How Can Dismal Designs Be Dealt With?

The good news is that there are a number of techniques that may be applied to inherently sequential designs. The bad news is that there are a number of techniques that may be applied to inherently sequential designs — and none of them are guaranteed to work in all cases, at least given the ever-present constraints on time, effort, and cost.

Here are a few such techniques:

In theory, one could design hardware such that the overhead of all CPUs concurrently incrementing a single global variable rises only as the log of the number of the CPUs rather than linearly with CPUs. If transistor density continues to rise in accordance with Moore's Law, we might yet see such systems. That said, while logarithmic complexity is more attractive than linear complexity, we really want constant complexity.
Each thread can atomically increment the global variable by a large constant (for example, 256), and then use all of the numbers in the corresponding range. This is an example of batching. The idea behind batching is that if you are going to undertake an expensive operation like atomic increment, you should get your money's worth, for example, by processing multiple transactions with a single increment, or passing convoys of messages with a single classification operation.
Ensure that the individual units of work (for example, transactions or messages) are so large that the overhead of the atomic increment is insignificant by comparison. This approach is similar to batching, but at a different level of abstraction.
Run multiple instances of your sequential program, perhaps using any of a number of virtualization techniques.
Replace the problematic portions of your program with optimized parallel library functions or applications.
If feasible, replace your synchronization with something lighter weight and more scalable.
Re-design and rewrite the application from scratch to be more parallel-friendly.

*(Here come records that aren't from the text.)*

--- src/rtl/pmm_sequencer.sv ---
// Host-side sequencer for a pattern-match memory (PMM): configuration writes, scan reset,
// and per-character lookups over a four-phase valid/ready handshake with timeout.
module pmm_sequencer #(
  parameter int TIMEOUT = 255,
  parameter int DEPTH   = 517
) (
  input  logic        clk,
  input  logic        rst_n,
  input  logic        cfg_valid,
  output logic        cfg_ready,
  input  logic [10:0] cfg_addr,
  input  logic [63:0] cfg_data,
  input  logic        start,
  input  logic        chr_valid,
  output logic        chr_ready,
  input  logic [7:0]  chr_data,
  input  logic        chr_last,
  output logic [63:0] pmm_data,
  output logic [15:0] pmm_control,
  output logic        pmm_valid,
  input  logic        pmm_ready,
  input  logic        pmm_accepted,
  output logic        busy,
  output logic        done,
  output logic [15:0] match_count,
  output logic [15:0] first_pos,
  output logic        err
);

  localparam int PW = (TIMEOUT > 1) ? $clog2(TIMEOUT + 1) : 1;
  localparam logic [PW-1:0] TMO_LAST = PW'(TIMEOUT - 1);
  localparam logic [11:0]   DEPTH_L  = 12'(DEPTH);

  typedef enum logic [2:0] {IDLE, CFG, RST, FETCH, ACK, REL} state_t;
  typedef enum logic [1:0] {OP_CFG, OP_RST, OP_CHR} op_t;

  state_t        state, state_d;
  op_t           op;
  logic          last_q;
  logic [15:0]   pos;
  logic [PW-1:0] phase_cnt;

  logic ld_cfg, ld_rst, ld_chr, bad_cfg, set_vld, clr_vld, clr_phase, chr_end, tmo, fin_done;

  assign cfg_ready = rst_n && (state == IDLE);
  assign chr_ready = (state == FETCH);
  assign busy      = (state != IDLE);

  always_ff @(posedge clk) begin
    if (!rst_n) state <= IDLE;
    else        state <= state_d;
  end

  always_comb begin
    state_d   = state;
    ld_cfg    = 1'b0;
    ld_rst    = 1'b0;
    ld_chr    = 1'b0;
    bad_cfg   = 1'b0;
    set_vld   = 1'b0;
    clr_vld   = 1'b0;
    clr_phase = 1'b0;
    chr_end   = 1'b0;
    tmo       = 1'b0;
    fin_done  = 1'b0;
    case (state)
      IDLE: begin
        // A config beat always wins over start; out-of-range addresses are swallowed.
        if (cfg_valid) begin
          if ({1'b0, cfg_addr} >= DEPTH_L) bad_cfg = 1'b1;
          else begin
            ld_cfg  = 1'b1;
            state_d = CFG;
          end
        end else if (start) begin
          ld_rst  = 1'b1;
          state_d = RST;
        end
      end
      CFG, RST: begin
        set_vld   = 1'b1;
        clr_phase = 1'b1;
        state_d   = ACK;
      end
      FETCH: begin
        if (chr_valid) begin
          ld_chr    = 1'b1;
          set_vld   = 1'b1;
          clr_phase = 1'b1;
          state_d   = ACK;
        end
      end
      ACK: begin
        if (pmm_ready) begin
          clr_vld   = 1'b1;
          clr_phase = 1'b1;
          chr_end   = (op == OP_CHR);
          state_d   = REL;
        end else if (phase_cnt == TMO_LAST) begin
          tmo     = 1'b1;
          clr_vld = 1'b1;
          state_d = IDLE;
        end
      end
      REL: begin
        if (!pmm_ready) begin
          case (op)
            OP_RST:  state_d = FETCH;
            OP_CHR: begin
              state_d  = last_q ? IDLE : FETCH;
              fin_done = last_q;
            end
            default: state_d = IDLE;
          endcase
        end else if (phase_cnt == TMO_LAST) begin
          tmo     = 1'b1;
          state_d = IDLE;
        end
      end
      default: state_d = IDLE;
    endcase
  end

  always_ff @(posedge clk) begin
    if (!rst_n) begin
      pmm_valid   <= 1'b0;
      pmm_control <= '0;
      pmm_data    <= '0;
      done        <= 1'b0;
      match_count <= '0;
      first_pos   <= 16'hFFFF;
      err         <= 1'b0;
      pos         <= '0;
      op          <= OP_CFG;
      last_q      <= 1'b0;
      phase_cnt   <= '0;
    end else begin
      done <= fin_done;
      if (set_vld)      pmm_valid <= 1'b1;
      else if (clr_vld) pmm_valid <= 1'b0;
      if (ld_cfg) begin
        pmm_control <= {2'b01, cfg_addr, 3'b000};
        pmm_data    <= cfg_data;
        op          <= OP_CFG;
      end
      if (ld_rst) begin
        pmm_control <= {2'b11, 11'd0, 3'b000};
        pmm_data    <= '0;
        op          <= OP_RST;
        match_count <= '0;
        first_pos   <= 16'hFFFF;
        pos         <= '0;
        err         <= 1'b0;
      end
      if (ld_chr) begin
        pmm_control <= {2'b10, 11'd0, 3'b000};
        pmm_data    <= {56'd0, chr_data};
        op          <= OP_CHR;
        last_q      <= chr_last;
      end
      // Match bookkeeping uses the pre-increment position.
      if (chr_end) begin
        pos <= pos + 16'd1;
        if (pmm_accepted) begin
          if (match_count != 16'hFFFF) match_count <= match_count + 16'd1;
          if (first_pos == 16'hFFFF)   first_pos   <= pos;
        end
      end
      if (bad_cfg || tmo) err <= 1'b1;
      if (clr_phase)                          phase_cnt <= '0;
      else if (state == ACK || state == REL)  phase_cnt <= phase_cnt + 1'b1;
    end
  end

endmodule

Most of all, be patient and plan ahead. If your program contains decades of sequential assumptions in its design, APIs, and code, you probably aren't going to be able to fix them all in a single weekend, no matter how much coffee (or, in Europe, beer) you drink. Measure the performance and scalability, locate the bottlenecks, and fix the worst first. Always keep in mind the possibility of redesigning based on existing scalable code. For example, perhaps you can replace much of your application with a database, perhaps you can use a parallel sort library, perhaps you can simply run multiple single-threaded instances of your application, and so on.

But this still leaves an important question unanswered: are existing single-threaded designs, APIs, and code really a problem?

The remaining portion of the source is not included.